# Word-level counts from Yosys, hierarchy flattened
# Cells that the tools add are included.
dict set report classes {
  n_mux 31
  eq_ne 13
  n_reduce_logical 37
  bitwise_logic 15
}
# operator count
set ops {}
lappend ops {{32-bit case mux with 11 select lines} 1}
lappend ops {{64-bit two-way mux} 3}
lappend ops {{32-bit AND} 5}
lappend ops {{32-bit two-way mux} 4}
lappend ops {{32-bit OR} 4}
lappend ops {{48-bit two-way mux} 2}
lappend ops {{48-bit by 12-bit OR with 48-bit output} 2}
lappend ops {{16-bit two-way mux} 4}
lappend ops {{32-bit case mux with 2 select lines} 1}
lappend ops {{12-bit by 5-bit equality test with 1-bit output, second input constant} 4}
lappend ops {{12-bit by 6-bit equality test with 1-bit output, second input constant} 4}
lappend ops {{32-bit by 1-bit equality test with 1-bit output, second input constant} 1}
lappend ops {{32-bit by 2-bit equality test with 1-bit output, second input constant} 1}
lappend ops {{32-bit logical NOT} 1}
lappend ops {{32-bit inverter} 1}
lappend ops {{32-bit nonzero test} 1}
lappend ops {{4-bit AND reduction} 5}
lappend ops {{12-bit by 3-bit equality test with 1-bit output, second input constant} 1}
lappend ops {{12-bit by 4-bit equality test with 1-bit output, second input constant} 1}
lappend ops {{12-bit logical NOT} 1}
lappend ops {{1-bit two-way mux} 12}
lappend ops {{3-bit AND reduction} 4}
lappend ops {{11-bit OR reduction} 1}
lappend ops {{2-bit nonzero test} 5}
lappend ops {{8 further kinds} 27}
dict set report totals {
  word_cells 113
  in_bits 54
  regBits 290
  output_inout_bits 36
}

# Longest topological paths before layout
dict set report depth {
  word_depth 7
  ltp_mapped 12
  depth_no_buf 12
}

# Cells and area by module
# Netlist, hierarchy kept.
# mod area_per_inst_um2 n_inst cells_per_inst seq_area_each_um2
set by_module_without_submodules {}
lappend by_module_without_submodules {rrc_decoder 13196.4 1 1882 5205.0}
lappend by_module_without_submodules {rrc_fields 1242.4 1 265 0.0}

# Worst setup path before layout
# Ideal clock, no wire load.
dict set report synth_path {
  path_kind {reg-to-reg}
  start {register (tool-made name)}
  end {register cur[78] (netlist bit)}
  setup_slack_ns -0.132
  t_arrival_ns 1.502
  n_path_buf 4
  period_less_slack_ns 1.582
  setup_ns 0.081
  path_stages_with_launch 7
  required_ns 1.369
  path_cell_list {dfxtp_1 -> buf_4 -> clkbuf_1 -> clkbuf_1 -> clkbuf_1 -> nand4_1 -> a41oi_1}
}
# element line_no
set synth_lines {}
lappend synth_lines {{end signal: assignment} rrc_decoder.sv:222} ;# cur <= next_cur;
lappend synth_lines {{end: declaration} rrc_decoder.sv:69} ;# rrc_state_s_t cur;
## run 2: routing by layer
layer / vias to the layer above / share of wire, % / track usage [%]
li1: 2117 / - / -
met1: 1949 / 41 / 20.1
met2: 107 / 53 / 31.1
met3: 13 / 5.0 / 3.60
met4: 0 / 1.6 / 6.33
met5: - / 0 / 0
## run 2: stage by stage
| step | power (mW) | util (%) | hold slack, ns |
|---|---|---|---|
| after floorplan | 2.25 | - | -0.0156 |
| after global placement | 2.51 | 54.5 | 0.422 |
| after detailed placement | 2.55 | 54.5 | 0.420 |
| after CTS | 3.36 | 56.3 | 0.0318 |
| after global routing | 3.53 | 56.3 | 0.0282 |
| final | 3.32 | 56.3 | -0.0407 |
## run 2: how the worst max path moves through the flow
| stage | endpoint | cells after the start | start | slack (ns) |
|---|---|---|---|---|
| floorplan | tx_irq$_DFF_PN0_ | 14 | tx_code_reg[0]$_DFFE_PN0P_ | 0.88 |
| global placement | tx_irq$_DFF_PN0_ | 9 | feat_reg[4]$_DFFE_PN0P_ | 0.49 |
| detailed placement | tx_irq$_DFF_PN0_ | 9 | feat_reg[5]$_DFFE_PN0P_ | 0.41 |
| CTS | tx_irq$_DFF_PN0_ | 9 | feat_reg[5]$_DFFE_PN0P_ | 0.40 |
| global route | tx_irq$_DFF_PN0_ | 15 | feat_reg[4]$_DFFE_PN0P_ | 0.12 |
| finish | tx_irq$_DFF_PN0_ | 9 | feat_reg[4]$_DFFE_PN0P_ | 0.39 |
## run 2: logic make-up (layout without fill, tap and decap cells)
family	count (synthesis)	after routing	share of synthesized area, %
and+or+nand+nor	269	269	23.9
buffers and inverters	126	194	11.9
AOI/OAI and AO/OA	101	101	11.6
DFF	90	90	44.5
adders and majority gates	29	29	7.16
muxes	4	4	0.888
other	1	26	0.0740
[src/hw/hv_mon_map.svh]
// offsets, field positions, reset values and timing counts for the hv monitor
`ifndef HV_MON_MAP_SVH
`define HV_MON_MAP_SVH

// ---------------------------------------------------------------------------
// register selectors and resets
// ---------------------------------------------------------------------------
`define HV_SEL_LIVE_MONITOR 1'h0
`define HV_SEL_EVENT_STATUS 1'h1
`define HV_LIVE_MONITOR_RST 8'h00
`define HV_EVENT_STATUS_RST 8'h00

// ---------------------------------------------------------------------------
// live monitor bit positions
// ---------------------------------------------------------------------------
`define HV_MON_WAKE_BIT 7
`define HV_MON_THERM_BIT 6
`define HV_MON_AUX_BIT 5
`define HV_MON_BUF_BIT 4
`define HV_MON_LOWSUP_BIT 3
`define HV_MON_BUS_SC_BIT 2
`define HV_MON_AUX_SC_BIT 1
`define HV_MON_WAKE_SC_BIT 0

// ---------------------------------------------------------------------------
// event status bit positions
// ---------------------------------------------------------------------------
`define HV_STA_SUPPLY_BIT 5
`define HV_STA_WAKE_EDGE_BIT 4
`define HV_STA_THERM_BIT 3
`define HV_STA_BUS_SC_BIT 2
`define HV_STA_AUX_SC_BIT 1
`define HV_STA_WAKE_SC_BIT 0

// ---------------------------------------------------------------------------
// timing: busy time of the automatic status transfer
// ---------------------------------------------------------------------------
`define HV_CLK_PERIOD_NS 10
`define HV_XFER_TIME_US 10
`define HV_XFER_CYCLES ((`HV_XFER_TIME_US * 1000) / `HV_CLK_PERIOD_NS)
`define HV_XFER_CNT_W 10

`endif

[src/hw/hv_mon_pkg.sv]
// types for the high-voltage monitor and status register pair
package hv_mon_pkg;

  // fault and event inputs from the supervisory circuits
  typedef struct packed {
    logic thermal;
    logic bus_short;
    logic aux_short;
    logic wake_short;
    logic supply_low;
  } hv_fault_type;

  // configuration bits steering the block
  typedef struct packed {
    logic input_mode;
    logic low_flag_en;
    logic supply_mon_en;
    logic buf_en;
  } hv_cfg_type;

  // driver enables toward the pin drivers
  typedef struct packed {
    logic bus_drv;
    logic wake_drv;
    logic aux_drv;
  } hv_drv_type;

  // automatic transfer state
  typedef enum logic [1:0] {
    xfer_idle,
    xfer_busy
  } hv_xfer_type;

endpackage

----

WHAT YOU SHOULD DO:
Report the number of lines in the records that hold "global" and write no other words.

RESULT OF THIS EXERCISE:
4